The full spectrum of B. miyamotoi-associated disease is not known, however other RF Borrelia cause blood
disorders, multiorgan system dysfunction, and fetal demise in humans. This project will use a mouse model to
define B. miyamotoi pathogenesis, host immune responses and risk factors for disease, and to examine the
impact of B. miyamotoi/B. burgdorferi coinfection on disease associated with each of these pathogens. Studies
will be conducted with our clinical isolate of I. scapularis-borne B. miyamotoi from Connecticut and a newly
generated tick isolate from Wisconsin. The duration of tick attachment for B. miyamotoi transmission will be
determined as well as kinetics of bacteremia, spectrum of disease and sites of persistence.
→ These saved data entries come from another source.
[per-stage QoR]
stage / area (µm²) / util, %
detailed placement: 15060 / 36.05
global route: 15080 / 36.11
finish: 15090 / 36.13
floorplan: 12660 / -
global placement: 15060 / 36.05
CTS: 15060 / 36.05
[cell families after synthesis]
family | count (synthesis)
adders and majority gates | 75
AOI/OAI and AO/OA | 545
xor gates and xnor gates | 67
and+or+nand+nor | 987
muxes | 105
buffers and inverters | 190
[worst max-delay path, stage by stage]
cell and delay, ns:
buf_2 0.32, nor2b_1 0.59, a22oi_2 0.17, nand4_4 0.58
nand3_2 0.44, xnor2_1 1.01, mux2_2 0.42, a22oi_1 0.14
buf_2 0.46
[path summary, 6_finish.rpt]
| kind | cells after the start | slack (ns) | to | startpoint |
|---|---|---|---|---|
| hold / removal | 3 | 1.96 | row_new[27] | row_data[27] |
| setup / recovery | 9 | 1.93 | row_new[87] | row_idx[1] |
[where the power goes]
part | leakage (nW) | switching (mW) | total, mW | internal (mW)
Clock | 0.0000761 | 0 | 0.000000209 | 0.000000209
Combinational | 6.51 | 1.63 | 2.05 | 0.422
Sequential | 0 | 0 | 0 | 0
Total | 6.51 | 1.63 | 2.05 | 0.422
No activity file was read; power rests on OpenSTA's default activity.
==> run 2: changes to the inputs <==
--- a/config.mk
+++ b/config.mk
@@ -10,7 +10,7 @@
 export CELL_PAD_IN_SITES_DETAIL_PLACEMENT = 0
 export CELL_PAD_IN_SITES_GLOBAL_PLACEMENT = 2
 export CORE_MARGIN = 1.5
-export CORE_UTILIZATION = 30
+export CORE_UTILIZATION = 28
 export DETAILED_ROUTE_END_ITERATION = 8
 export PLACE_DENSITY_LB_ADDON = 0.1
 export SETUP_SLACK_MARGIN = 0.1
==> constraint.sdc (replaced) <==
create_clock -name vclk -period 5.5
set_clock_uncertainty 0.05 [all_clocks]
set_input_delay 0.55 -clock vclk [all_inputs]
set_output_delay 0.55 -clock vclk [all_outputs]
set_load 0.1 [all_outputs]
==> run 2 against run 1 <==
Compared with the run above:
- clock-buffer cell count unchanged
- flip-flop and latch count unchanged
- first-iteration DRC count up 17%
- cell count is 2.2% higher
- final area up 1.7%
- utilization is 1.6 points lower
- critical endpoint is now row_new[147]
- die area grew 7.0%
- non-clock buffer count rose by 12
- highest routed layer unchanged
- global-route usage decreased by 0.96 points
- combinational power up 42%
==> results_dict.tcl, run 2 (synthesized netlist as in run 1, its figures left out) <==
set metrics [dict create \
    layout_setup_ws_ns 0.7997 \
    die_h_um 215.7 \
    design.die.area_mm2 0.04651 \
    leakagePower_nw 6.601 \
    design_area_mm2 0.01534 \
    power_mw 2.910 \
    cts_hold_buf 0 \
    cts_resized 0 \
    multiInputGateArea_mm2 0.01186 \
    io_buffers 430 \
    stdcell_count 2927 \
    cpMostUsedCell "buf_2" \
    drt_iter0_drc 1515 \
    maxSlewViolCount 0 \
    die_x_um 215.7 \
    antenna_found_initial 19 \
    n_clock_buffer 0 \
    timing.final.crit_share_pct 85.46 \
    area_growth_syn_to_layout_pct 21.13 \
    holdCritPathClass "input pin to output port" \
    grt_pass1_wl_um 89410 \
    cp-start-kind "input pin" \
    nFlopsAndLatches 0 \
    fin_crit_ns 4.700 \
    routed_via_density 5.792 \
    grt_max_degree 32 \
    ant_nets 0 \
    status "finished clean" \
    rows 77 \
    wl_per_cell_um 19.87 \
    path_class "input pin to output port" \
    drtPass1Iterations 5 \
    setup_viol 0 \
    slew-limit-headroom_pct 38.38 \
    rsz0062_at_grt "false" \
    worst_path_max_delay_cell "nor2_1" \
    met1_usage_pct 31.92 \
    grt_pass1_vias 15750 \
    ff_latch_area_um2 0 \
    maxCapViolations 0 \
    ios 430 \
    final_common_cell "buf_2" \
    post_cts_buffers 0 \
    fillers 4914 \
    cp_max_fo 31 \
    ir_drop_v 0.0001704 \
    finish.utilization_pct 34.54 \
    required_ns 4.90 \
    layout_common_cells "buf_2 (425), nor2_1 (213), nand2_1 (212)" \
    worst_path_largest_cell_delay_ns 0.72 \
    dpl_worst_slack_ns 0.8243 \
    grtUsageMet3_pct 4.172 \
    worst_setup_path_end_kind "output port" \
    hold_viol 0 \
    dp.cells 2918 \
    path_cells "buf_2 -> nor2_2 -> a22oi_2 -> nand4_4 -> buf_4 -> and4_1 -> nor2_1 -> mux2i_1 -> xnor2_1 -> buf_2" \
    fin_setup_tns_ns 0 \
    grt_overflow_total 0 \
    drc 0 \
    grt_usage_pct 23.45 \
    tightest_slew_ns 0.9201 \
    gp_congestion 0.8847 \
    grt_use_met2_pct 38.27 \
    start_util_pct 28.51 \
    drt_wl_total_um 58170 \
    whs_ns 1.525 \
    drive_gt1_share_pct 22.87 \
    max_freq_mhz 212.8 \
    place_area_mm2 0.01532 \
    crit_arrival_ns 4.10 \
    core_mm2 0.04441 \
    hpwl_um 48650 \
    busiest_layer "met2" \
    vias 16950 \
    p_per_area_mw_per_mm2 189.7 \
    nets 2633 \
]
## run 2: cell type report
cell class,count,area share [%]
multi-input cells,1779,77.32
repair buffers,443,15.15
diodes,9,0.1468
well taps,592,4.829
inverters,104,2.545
As the greatest B.
miyamotoi diversity is seen among isolates from different Ixodes spp, we will evaluate disease expression after
infection with an I. pacificus-borne B. miyamotoi isolate. Studies in immunodeficient mice and mice with
altered immunity due to splenectomy, immunosuppressive agents, and pregnancy will be conducted to
delineate risk factors for more severe disease and adverse maternal-fetal outcomes. Based on preliminary
data, we hypothesize that the early innate defense against B. miyamotoi may differ from other RF Borrelia. We
will employ the advanced technology of cytokine time-of-flight mass spectrometry (CyTOF) to broadly
immunophenotype responding cells and the cytokines they produce during infection. We will determine
whether antibodies elicited by infection can prevent challenge infection in a naïve host or in the same host
challenged with tick-transmitted spirochetes. We will assess the impact of B. burgdorferi/B. miyamotoi
coinfection on disease expression associated with each of these pathogens. CyTOF will be conducted to
phenotypically and functionally characterize the host immune response to coinfection with B. miyamotoi and B.
burgdorferi, pathogens that thrive differentially in blood and connective tissue. The results of these studies will
provide clinically useful information regarding tick transmission dynamics, B. miyamotoi tissue tropism and
disease, and immune correlates of protection to predict risk factors for human disease and adverse outcomes.
!

## Key facts

- **NIH application ID:** 10059164
- **Project number:** 5R01AI130068-04
- **Recipient organization:** YALE UNIVERSITY
- **Principal Investigator:** Linda K. Bockenstedt
- **Activity code:** R01 (R01, R21, SBIR, etc.)
- **Funding institute:** NIH
- **Fiscal year:** 2021
- **Award amount:** $418,750
- **Award type:** 5
- **Project period:** 2017-12-01 → 2022-11-30

## Primary source

NIH RePORTER: https://reporter.nih.gov/project-details/10059164

## Citation

> US National Institutes of Health, RePORTER application 10059164, Pathogenesis of Borrelia miyamotoi infection and Lyme coinfection in mice (5R01AI130068-04). Retrieved via AI Analytics 2026-05-25 from https://api.ai-analytics.org/grant/nih/10059164. Licensed CC0.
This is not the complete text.